Canada: E. coli strain sickens seven

Source of Article:

Bacteria can cause kidney failure and even death

Michelle Lang, Calgary Herald

Published: Thursday, January 15, 2009

Public health officials are investigating a virulent strain of E. coli bacteria that has infected five Calgarians and at least two other people since November, saying all the cases appear to be related.

Alberta Health Services physicians confirmed Wednesday they are probing a cluster of seven cases of E. coli 0157: H7, which can lead to kidney failure and death in a small percentage of people.

In addition to the five Calgary cases, health officials are examining possible links with an Edmonton patient and a Saskatchewan patient infected with the bacteria.

"We think we see some patterns here," said Dr. Richard Musto, Calgary medical officer of health for Alberta Health Services. "It's still early, but it looks like there is some . . . connection between these cases."

Two of the people required hospitalization, according to sources, who added the Calgary cases appear linked to three unnamed Vietnamese restaurants.

Musto would not confirm that any of the cases required a hospital stay. He said the patients are now recovering and no new cases have come forward in the past 12 days.

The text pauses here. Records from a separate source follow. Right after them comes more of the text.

===== src/rtl/serial_subtractor_full_subtractor.sv =====
// Single-bit full subtractor cell: d = a - b - bin, with borrow-out.
module full_subtractor (
  input  logic a,
  input  logic b,
  input  logic bin,
  output logic d,
  output logic bout
);

  assign d    = a ^ b ^ bin;
  assign bout = (~a & b) | (~(a ^ b) & bin);

endmodule
$ cat config.mk
export PLATFORM = sky130hd
export DESIGN_NAME = seq_multdiv_unit
export DESIGN_NICKNAME = d
export VERILOG_FILES = /design/src/rtl/seq_multdiv_pkg.sv /design/src/rtl/seq_multdiv_unit_div_step.sv /design/src/rtl/seq_multdiv_unit.sv
export SDC_FILE = /design/constraint.sdc
export NUM_CORES = 1
export LEC_CHECK = 0
export CORE_ASPECT_RATIO = 0.8
export CORE_MARGIN = 4
export CORE_UTILIZATION = 35
export DETAILED_ROUTE_END_ITERATION = 10
export DONT_BUFFER_PORTS = 1
export GPL_TIMING_DRIVEN = 0
export MAX_ROUTING_LAYER = met4
export SLEW_MARGIN = 30
export SYNTH_ARGS = -nofsm -noshare
export SYNTH_HDL_FRONTEND = slang
export SYNTH_SLANG_ARGS = --single-unit
$ cat constraint.sdc
create_clock -name clock -period 3.4 [get_ports clock]
set_input_delay 0.17 -clock clock [delete_from_list [all_inputs] [get_ports clock]]
set_output_delay 0.17 -clock clock [all_outputs]
set_load 0.05 [all_outputs]
$ cat src/rtl/seq_multdiv_pkg.sv
// Shared types and constants for the iterative multiply/divide unit.
package seq_multdiv_pkg;
  localparam int WIDTH_DEF = 32;
  // Index of the final shift/add or quotient iteration; completion lands one edge later.
  localparam int ITER_LAST = WIDTH_DEF - 1;

  typedef enum logic [1:0] {
    IDLE = 2'd0,
    MUL  = 2'd1,
    DIV  = 2'd2,
    DONE = 2'd3
  } state_t;
endpackage

$ cat src/rtl/seq_multdiv_unit_div_step.sv
// One restoring-division iteration: shift in a dividend bit, subtract if it fits.
module div_step #(
  parameter int WIDTH = 32
) (
  input  logic [WIDTH-1:0] rem,
  input  logic [WIDTH-1:0] divisor,
  input  logic             dvd_bit,
  output logic [WIDTH-1:0] rem_next,
  output logic             q_bit
);
  logic [WIDTH:0] shifted;

  assign shifted  = {rem, dvd_bit};
  assign q_bit    = (shifted >= {1'b0, divisor});
  // rem < divisor on entry, so a successful subtract always fits in WIDTH bits
  assign rem_next = q_bit ? WIDTH'(shifted - {1'b0, divisor}) : shifted[WIDTH-1:0];
endmodule

$ cat src/rtl/seq_multdiv_unit.sv
// Iterative signed multiply/divide: sign-magnitude core, one bit per cycle, fixed latency.
module seq_multdiv_unit
  import seq_multdiv_pkg::*;
#(
  parameter int WIDTH = WIDTH_DEF,
  parameter int CNT_W = 6
) (
  input  logic             clock,
  input  logic             reset,
  input  logic [WIDTH-1:0] data_operandA,
  input  logic [WIDTH-1:0] data_operandB,
  input  logic             ctrl_MULT,
  input  logic             ctrl_DIV,
  output logic [WIDTH-1:0] data_result,
  output logic             data_exception,
  output logic             data_resultRDY
);
  localparam logic [CNT_W-1:0] CNT_END = CNT_W'(WIDTH);
  localparam logic [WIDTH-1:0] MIN_NEG = {1'b1, {(WIDTH-1){1'b0}}};

  state_t             state, state_nx;
  logic [CNT_W-1:0]   cnt;
  logic [2*WIDTH-1:0] acc, mcand, prod_s;
  logic [WIDTH-1:0]   mplier, quo, dvs, rem, rem_nx, quo_s, mag_a, mag_b;
  logic               neg, b_zero, div_ovf, start, last, q_bit, mul_exc;

  assign start = ctrl_MULT | ctrl_DIV;
  assign last  = (cnt == CNT_END);
  // Negating MIN_NEG yields MIN_NEG, which read unsigned is the correct magnitude
  assign mag_a = data_operandA[WIDTH-1] ? -data_operandA : data_operandA;
  assign mag_b = data_operandB[WIDTH-1] ? -data_operandB : data_operandB;

  assign prod_s  = neg ? -acc : acc;
  assign quo_s   = neg ? -quo : quo;
  assign mul_exc = ~(&prod_s[2*WIDTH-1:WIDTH-1] | ~|prod_s[2*WIDTH-1:WIDTH-1]);

  div_step #(.WIDTH(WIDTH)) u_div_step (
    .rem     (rem),
    .divisor (dvs),
    .dvd_bit (quo[WIDTH-1]),
    .rem_next(rem_nx),
    .q_bit   (q_bit)
  );

  always_comb begin
    state_nx = state;
    case (state)
      MUL, DIV: if (last) state_nx = DONE;
      DONE:     state_nx = IDLE;
      default:  state_nx = IDLE;
    endcase
    if (ctrl_MULT)     state_nx = MUL;
    else if (ctrl_DIV) state_nx = DIV;
  end

  always_ff @(posedge clock or negedge reset) begin
    if (!reset) state <= IDLE;
    else        state <= state_nx;
  end

  always_ff @(posedge clock or negedge reset) begin
    if (!reset) begin
      cnt            <= '0;
      acc            <= '0;
      mcand          <= '0;
      mplier         <= '0;
      quo            <= '0;
      dvs            <= '0;
      rem            <= '0;
      neg            <= 1'b0;
      b_zero         <= 1'b0;
      div_ovf        <= 1'b0;
      data_result    <= '0;
      data_exception <= 1'b0;
      data_resultRDY <= 1'b0;
    end else begin
      data_resultRDY <= 1'b0;
      if (start) begin
        cnt     <= '0;
        acc     <= '0;
        mcand   <= {{WIDTH{1'b0}}, mag_a};
        mplier  <= mag_b;
        quo     <= mag_a;
        dvs     <= mag_b;
        rem     <= '0;
        neg     <= data_operandA[WIDTH-1] ^ data_operandB[WIDTH-1];
        b_zero  <= (data_operandB == '0);
        div_ovf <= (data_operandA == MIN_NEG) && (&data_operandB);
      end else if (state == MUL || state == DIV) begin
        if (last) begin
          data_resultRDY <= 1'b1;
          if (state == MUL) begin
            data_result    <= prod_s[WIDTH-1:0];
            data_exception <= mul_exc;
          end else begin
            data_result    <= b_zero ? '0 : quo_s;
            data_exception <= b_zero | div_ovf;
          end
        end else begin
          cnt <= cnt + 1'b1;
          if (state == MUL) begin
            if (mplier[0]) acc <= acc + mcand;
            mcand  <= mcand << 1;
            mplier <= mplier >> 1;
          end else begin
            rem <= rem_nx;
            quo <= {quo[WIDTH-2:0], q_bit};
          end
        end
      end
    end
  end
endmodule

==> insert_results.sql <==
INSERT INTO impl_metrics (metric_group, metric, value, unit) VALUES
('status', 'status', 'finished with violations', ''),
('status', 'failed_checks', 'negative hold slack, negative setup slack', ''),
('clock_tree', 'number_of_buffers_inserted_by_hold_repair_at_cts', '58', ''),
('timing', 'max_clock_freq', '0.268', 'GHz'),
('timing', 'max-slew-margin-rel', '1.09', '%'),
('place', 'routabilityCongestion', '0.985', ''),
('detailed_routing', 'vias_per_cell', '5.82', ''),
('timing', 'finalHoldViolCount', '301', ''),
('global_routing', 'grt_max_degree', '302', ''),
('power_and_ir_drop', 'net-switching-power', '4.18', 'mW'),
('synth', 'synth_adder_area_share', '6.07', '%'),
('synth', 'synth_area', '21900', 'µm²'),
('global_routing', 'number_of_antenna_violations_at_the_first_check_in_global_routing', '1', ''),
('synth', 'synth_top_family_by_area', 'compound AO/OA/AOI/OAI gates', ''),
('clock_tree', 'clock_latency', '0.56', 'ns'),
('detailed_routing', 'drt-total-wl', '81400', 'µm'),
('global_routing', 'first_global_vias', '20400', ''),
('power_and_ir_drop', 'comb_power_share', '29.7', '%'),
('critical_path', 'worst-path-max-fanout', '8', ''),
('synth', 'yosys_register_bits', '301', ''),
('global_routing', 'first_pass_grt_wire_length', '124000', 'µm'),
('place', 'post-place-cells', '3611', ''),
('place', 'detailedPlacementHpwl', '58300', 'µm'),
('synth', 'yosys.area_share.xor_xnor', '8.08', '%'),
('synth', 'yosysWarningCount', '0', ''),
('timing', 'final.hold.worst_slack', '-0.661', 'ns'),
('place', 'port_buffers', '0', ''),
('timing', 'grt_setup_unrepaired', 'yes', ''),
('clock_tree', 'clk_pin_slew', '0.07', 'ns'),
('critical_path', 'endpoint_kind', 'register', ''),
('critical_path', 'critPathRequiredTime', '3.83', 'ns'),
('floorplanning', 'die_width', '288', 'µm'),
('floorplanning', 'row_count', '81', ''),
('synth', 'synth_async_sr_flop_share', '100', '%'),
('global_routing', 'global_route_congestion_overflow_total', '0', ''),
('finish', 'finish.net_count', '3116', ''),
('min_path', 'hold_path.class', 'in -> async', ''),
('timing', 'final_min_period_over_clock_period', '110', '%'),
('critical_path', 'worstSetupPathDepth', '12', ''),
('global_routing', 'aggregate_global_route_resource_usage', '24.2', '%'),
('floorplanning', 'placeableCoreArea', '61500', 'µm²'),
('clock_tree', 'cts-root-buf', 'clkbuf_16', ''),
('clock_tree', 'max-clock-path-buffers', '3', ''),
('synth', 'count_of_distinct_cell_types_in_the_synthesized_netlist', '86', ''),
('clock_tree', 'tritoncts.num_buffers', '35', ''),
('power_and_ir_drop', 'power_switching_share', '36.0', '%'),
('detailed_routing', 'dr.pass1.iters', '6', ''),
('synth', 'ys_seq_area_share', '34.4', '%'),
('critical_path', 'reg2regPathDepth', '12', ''),
('synth', 'synth-simple-area-share', '22.6', '%'),
('timing', 'setup_viol', '8', ''),
('finish', 'layout.cells.non_filler', '3798', ''),
('timing', 'setup_skew', '0.0367', 'ns'),
('flow_run', 'timing.max_cap.violations', '0', ''),
('floorplanning', 'initial_standard_cell_utilization_of_the_core', '35.6', '%'),
('synth', 'postSynthNetCount', '2954', ''),
('critical_path', 'crit_path_cell_trace', 'or4_4 > or3_2 > or3_4 > buf_8 > or2_4 > o31ai_2 > nand2_1 > o21ai_1 > a21oi_1 > or3_1 > nor4_2 > o41ai_1', ''),
('synth', 'synth-edff-count', '0', ''),
('clock_tree', 'clock_tree.htree_level_count', '2', ''),
('detailed_routing', 'detailroute.via_count', '22100', ''),
('power_and_ir_drop', 'power.static_leakage', '11.3', 'nW'),
('synth', 'synth_top_flop_cell', 'dfrtp_1', ''),
('critical_path', 'cp.arrival', '4.15', 'ns'),
('synth', 'post_synth_mux_area_share', '0.651', '%'),
('detailed_routing', 'detail-route-antenna-nets', '0', ''),
('critical_path', 'cp_top_family', 'simple AND/OR/NAND/NOR gates', ''),
('synth', 'synth_compound_area_share', '23.5', '%'),
('timing', 'period_needed', '3.73', 'ns'),
('critical_path', 'cp_slowest_stage_delay', '0.53', 'ns'),
('finish', 'sequential_cell_area', '7550', 'µm²'),
('timing', 'layout_setup_ws', '-0.326', 'ns');
-- sequential cells by signal, summed over array words and instances, names as in the netlist, 2 cells and up --
register,cells
acc,64
cnt,6
data_result,32
dvs,32
mcand,64
mplier,32
quo,32
rem,32
state,2
-- worst paths after layout --
path / startpoint / to / slack [ns]
max: acc[21] / data_exception / -0.33
min: reset / data_result[26] / -0.66
max reg2reg: acc[21] / data_exception / -0.33
min reg2reg: div_ovf / div_ovf / 0.49
max in group asynchronous: reset / acc[50] / 2.77
min in group clock: data_operandA[26] / quo[26] / 0.02
-- power by group through the flow --
stage | clock network (mW) | logic (mW) | registers [mW]
after global routing | 4.14 | 3.70 | 4.25
after floorplan | 0 | 2.04 | 4.16
after detailed placement | 0 | 2.82 | 4.25
after CTS | 3.99 | 3.11 | 4.20
final | 3.94 | 3.45 | 4.22
after global placement | 0 | 2.82 | 4.25
-- routing by layer --
metal,global-route usage [%],part of all wire [%]
met4,5.48,2.3
met3,6.47,11
met5,-,0
met2,32.8,40
met1,35.7,47
-- Yosys cell counts, types with 7 or more instances --
library cell	n	area, µm²
o31ai_1	48	360
o21a_1	11	82.6
a22oi_1	30	225
nor2b_1	17	106
o211ai_1	12	90.1
nand3_1	64	320
clkbuf_1	148	556
o21bai_1	12	90.1
a211o_1	7	61.3
nor4_1	30	188
buf_2	9	45.0
a21oi_1	288	1440
nand2b_1	35	219
a211oi_1	22	165
inv_1	82	308
or4_1	23	173
a31oi_1	88	551
nor3_1	49	245
nand3b_1	10	75.1
or3_1	27	169
nand4_1	40	250
a41oi_1	8	70.1
a21boi_0	9	67.6
mux2i_1	12	120
buf_1	24	90.1
ha_1	103	1290
a21o_1	52	390
xnor2_1	123	1080
and3_1	41	257
nor2_1	178	668
o21ai_0	179	896
and2_1	7	43.8
or2_2	12	75.1
o41ai_1	18	158
dfrtp_1	301	7530
xor2_1	79	692
nand2_1	487	1830
-- timing repair --
item / in CTS / in global routing
gates resized for setup: 141 / 177
setup buffers: 40 / 36
endpoints found under the hold margin: 411 / 301
pin swaps: 38 / 82
endpoints found under the setup margin: 98 / 135
cloned: 0 / 1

Musto also declined to comment on whether the cases were linked to restaurant meals, noting the source of the infections has not been confirmed.

E. coli 0157, which is best known for killing seven and sickening thousands when the water supply in Walkerton, Ont., became contaminated with the bacteria, has been a problem several times in the city in recent years.

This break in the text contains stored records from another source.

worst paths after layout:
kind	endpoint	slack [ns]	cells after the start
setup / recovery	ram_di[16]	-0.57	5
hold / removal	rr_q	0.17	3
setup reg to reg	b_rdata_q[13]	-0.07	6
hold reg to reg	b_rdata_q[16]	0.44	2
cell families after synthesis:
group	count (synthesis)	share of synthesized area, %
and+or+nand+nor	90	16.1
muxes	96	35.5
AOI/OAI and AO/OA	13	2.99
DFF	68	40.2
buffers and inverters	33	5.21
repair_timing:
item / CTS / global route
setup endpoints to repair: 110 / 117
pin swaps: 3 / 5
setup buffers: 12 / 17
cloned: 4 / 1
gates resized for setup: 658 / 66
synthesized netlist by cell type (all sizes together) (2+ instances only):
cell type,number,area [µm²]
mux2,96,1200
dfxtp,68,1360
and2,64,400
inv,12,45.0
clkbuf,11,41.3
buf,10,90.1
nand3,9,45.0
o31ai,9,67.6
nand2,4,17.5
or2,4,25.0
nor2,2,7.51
[config.mk]
export PLATFORM = sky130hd
export DESIGN_NAME = fpsub_unsigned
export DESIGN_NICKNAME = d
export VERILOG_FILES = /design/src/rtl/fp_pkg.sv /design/src/rtl/fp_lzc24.sv /design/src/rtl/fpsub_unsigned.sv
export SDC_FILE = /design/constraint.sdc
export NUM_CORES = 1
export LEC_CHECK = 0
export CORE_MARGIN = 2
export CORE_UTILIZATION = 35
export CTS_BUF_LIST = sky130_fd_sc_hd__clkbuf_4 sky130_fd_sc_hd__clkbuf_8
export DETAILED_ROUTE_END_ITERATION = 12
export PLACE_DENSITY = 0.61
export REMOVE_ABC_BUFFERS = 1
export SLEW_MARGIN = 5
export SYNTH_ARGS = -nofsm -noshare
export SYNTH_HDL_FRONTEND = slang
export SYNTH_SLANG_ARGS = --single-unit
[constraint.sdc]
create_clock -name clk -period 6.6 [get_ports clk]
set_input_delay 1.65 -clock clk [delete_from_list [all_inputs] [get_ports clk]]
set_output_delay 1.65 -clock clk [all_outputs]
set_load 0.005 [all_outputs]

In 2005, an outbreak of the bacteria, linked to marshmallow milkshakes from Peters' Drive-In, sickened 18 people. Two people were hospitalized.

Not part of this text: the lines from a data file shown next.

<file path="src/rtl/wb_mem_arb_pkg.sv">
// Shared types for the Wishbone / stream SRAM arbiter.
// Latency: n/a (types and constants only).
// Backpressure: n/a.
package wb_mem_arb_pkg;

   typedef enum logic [1:0] {IDLE, MEM, RESP} arb_state_t;
   typedef enum logic {OWNER_WB, OWNER_STR} owner_t;

   localparam int DATA_W = 32;
   localparam int SEL_W  = 4;

endpackage

</file>
<file path="src/rtl/wb_mem_arb_grant.sv">
// Grant decision between Wishbone and stream requesters, with stream burst limit.
// Latency: grant is combinational in the evaluate cycle; history registers update at its edge.
// Backpressure: a waiting WB master wins after STREAM_BURST_MAX back-to-back stream grants.
module wb_mem_arb_grant
   import wb_mem_arb_pkg::*;
#(
   parameter int STREAM_BURST_MAX = 4
) (
   input  logic clk,
   input  logic rst_n,
   input  logic eval,
   input  logic wb_req,
   input  logic str_req,
   output logic gnt_wb,
   output logic gnt_str
);

   localparam logic [3:0] BURST_MAX = 4'(STREAM_BURST_MAX);

   logic [3:0] burst_cnt;
   owner_t     last_owner;

   // Pick a winner; under contention the stream keeps the macros until its burst budget runs out.
   // A WB grant clears the budget, so the stream is favoured again right after the WB access.
   always_comb begin
      gnt_wb  = 1'b0;
      gnt_str = 1'b0;
      if (eval) begin
         if (wb_req && str_req) begin
            if ((last_owner == OWNER_WB) || (burst_cnt < BURST_MAX)) begin
               gnt_str = 1'b1;
            end else begin
               gnt_wb = 1'b1;
            end
         end else begin
            gnt_wb  = wb_req;
            gnt_str = str_req;
         end
      end
   end

   // Track the previous owner and how many stream grants have been made over a waiting WB master.
   always_ff @(posedge clk or negedge rst_n) begin
      if (!rst_n) begin
         burst_cnt  <= '0;
         last_owner <= OWNER_WB;
      end else if (gnt_wb) begin
         burst_cnt  <= '0;
         last_owner <= OWNER_WB;
      end else if (gnt_str) begin
         last_owner <= OWNER_STR;
         if (!wb_req) begin
            burst_cnt <= '0;
         end else if (burst_cnt < BURST_MAX) begin
            burst_cnt <= burst_cnt + 4'd1;
         end
      end
   end

endmodule

</file>
<file path="src/rtl/wb_mem_arbiter.sv">
// Shares two 512x32 SRAM macros between the Wishbone slave path and a read-only stream port.
// Latency: request accepted at edge k -> ack/rvalid high in the cycle after edge k+2 (1 access / 3 cycles).
// Backpressure: WB waits for ack, stream holds str_req until str_gnt; optional WB_MEM_ARB_STATS_EN adds stat_conflicts.
module wb_mem_arbiter
   import wb_mem_arb_pkg::*;
#(
   parameter int STREAM_BURST_MAX = 4,
   parameter int MEM_AW           = 9
) (
   input  logic              io_wbs_clk,
   input  logic              io_wbs_rst_n,
   input  logic [31:0]       io_wbs_adr,
   input  logic [DATA_W-1:0] io_wbs_datwr,
   output logic [DATA_W-1:0] io_wbs_datrd,
   input  logic              io_wbs_we,
   input  logic [SEL_W-1:0]  io_wbs_sel,
   input  logic              io_wbs_stb,
   input  logic              io_wbs_cyc,
   output logic              io_wbs_ack,
   input  logic              str_req,
   input  logic [MEM_AW:0]   str_addr,
   output logic              str_gnt,
   output logic              str_rvalid,
   output logic [DATA_W-1:0] str_rdata,
   output logic              csb_mem0,
   output logic              csb_mem1,
   output logic              web_mem0,
   output logic              web_mem1,
   output logic [SEL_W-1:0]  wmask_mem0,
   output logic [SEL_W-1:0]  wmask_mem1,
   output logic [MEM_AW-1:0] addr_mem0,
   output logic [MEM_AW-1:0] addr_mem1,
   output logic [DATA_W-1:0] din_mem0,
   output logic [DATA_W-1:0] din_mem1,
   input  logic [DATA_W-1:0] dout_mem0,
   input  logic [DATA_W-1:0] dout_mem1
`ifdef WB_MEM_ARB_STATS_EN
   ,
   output logic [15:0]       stat_conflicts
`endif
);

   arb_state_t state;
   owner_t     owner;
   logic       mem_sel;

   logic              wb_req;
   logic              gnt_wb;
   logic              gnt_str;
   logic              nxt_sel;
   logic              nxt_wr;
   logic [MEM_AW-1:0] nxt_addr;
   logic [SEL_W-1:0]  nxt_wmask;
   logic [DATA_W-1:0] nxt_din;
   logic              unused_adr;

   // Upper address bits alias; byte offset is implied by io_wbs_sel.
   assign unused_adr = ^{io_wbs_adr[31:MEM_AW+3], io_wbs_adr[1:0]};

   // The !ack term stops the still-high strobe from re-launching the access during its ack cycle.
   assign wb_req = io_wbs_cyc & io_wbs_stb & ~io_wbs_ack;

   wb_mem_arb_grant #(
      .STREAM_BURST_MAX (STREAM_BURST_MAX)
   ) u_grant (
      .clk     (io_wbs_clk),
      .rst_n   (io_wbs_rst_n),
      .eval    (state == IDLE),
      .wb_req  (wb_req),
      .str_req (str_req),
      .gnt_wb  (gnt_wb),
      .gnt_str (gnt_str)
   );

   // Build the macro command for whichever requester wins this cycle.
   always_comb begin
      nxt_sel   = gnt_str ? str_addr[MEM_AW] : io_wbs_adr[MEM_AW+2];
      nxt_addr  = gnt_str ? str_addr[MEM_AW-1:0] : io_wbs_adr[MEM_AW+1:2];
      nxt_wr    = gnt_wb & io_wbs_we;
      nxt_wmask = nxt_wr ? io_wbs_sel : '0;
      nxt_din   = gnt_wb ? io_wbs_datwr : '0;
   end

   // Access sequencer: IDLE launches, MEM holds the registered macro controls, RESP returns the data.
   always_ff @(posedge io_wbs_clk or negedge io_wbs_rst_n) begin
      if (!io_wbs_rst_n) begin
         state        <= IDLE;
         owner        <= OWNER_WB;
         mem_sel      <= 1'b0;
         csb_mem0     <= 1'b1;
         csb_mem1     <= 1'b1;
         web_mem0     <= 1'b1;
         web_mem1     <= 1'b1;
         wmask_mem0   <= '0;
         wmask_mem1   <= '0;
         addr_mem0    <= '0;
         addr_mem1    <= '0;
         din_mem0     <= '0;
         din_mem1     <= '0;
         io_wbs_ack   <= 1'b0;
         io_wbs_datrd <= '0;
         str_gnt      <= 1'b0;
         str_rvalid   <= 1'b0;
         str_rdata    <= '0;
      end else begin
         io_wbs_ack <= 1'b0;
         str_rvalid <= 1'b0;
         str_gnt    <= 1'b0;
         case (state)
            IDLE: begin
               if (gnt_wb || gnt_str) begin
                  state    <= MEM;
                  owner    <= gnt_str ? OWNER_STR : OWNER_WB;
                  mem_sel  <= nxt_sel;
                  str_gnt  <= gnt_str;
                  csb_mem0 <= nxt_sel;
                  csb_mem1 <= ~nxt_sel;
                  web_mem0 <= ~(nxt_wr & ~nxt_sel);
                  web_mem1 <= ~(nxt_wr & nxt_sel);
                  if (nxt_sel) begin
                     addr_mem1  <= nxt_addr;
                     wmask_mem1 <= nxt_wmask;
                     din_mem1   <= nxt_din;
                  end else begin
                     addr_mem0  <= nxt_addr;
                     wmask_mem0 <= nxt_wmask;
                     din_mem0   <= nxt_din;
                  end
               end
            end
            MEM: begin
               state    <= RESP;
               csb_mem0 <= 1'b1;
               csb_mem1 <= 1'b1;
               web_mem0 <= 1'b1;
               web_mem1 <= 1'b1;
            end
            RESP: begin
               state <= IDLE;
               if (owner == OWNER_WB) begin
                  io_wbs_datrd <= mem_sel ? dout_mem1 : dout_mem0;
                  io_wbs_ack   <= 1'b1;
               end else begin
                  str_rdata  <= mem_sel ? dout_mem1 : dout_mem0;
                  str_rvalid <= 1'b1;
               end
            end
            default: state <= IDLE;
         endcase
      end
   end

`ifdef WB_MEM_ARB_STATS_EN
   // Count IDLE cycles in which both sides compete, saturating.
   always_ff @(posedge io_wbs_clk or negedge io_wbs_rst_n) begin
      if (!io_wbs_rst_n) begin
         stat_conflicts <= '0;
      end else if ((state == IDLE) && wb_req && str_req && (stat_conflicts != 16'hFFFF)) begin
         stat_conflicts <= stat_conflicts + 16'd1;
      end
   end
`endif

endmodule

</file>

In the summer of 2007, an unexplained spike in the number of

E. coli cases sickened 57 Calgarians, more than twice the usual number of cases in the city for the period.

Several people had to be hospitalized and six developed a potentially life-threatening complication called hemolytic uremic syndrome, which can lead to kidney failure.

An investigation into the cases showed no single source was behind the infections.

Tanya Maksymic, whose daughter Julia became seriously sick with E. coli in 2007, said news of the latest cases is "heart-wrenching."

She said her daughter is now healthy, although she falls ill quite easily.

"I never let my guard down, I'm always taking extra precautions," she said. "You don't live normally after that (experience)."

In the latest cases, the seven people fell ill between Nov. 26 and Jan. 2.

Musto said he does not believe there is an ongoing public health risk from the cluster of cases, noting no new cases have appeared in recent days.

The Canadian Food Inspection Agency, which is responsible for investigating E. coli cases if they are related to tainted meat that came from a federally registered slaughterhouse, is aware of the cases, but has not yet launched a probe.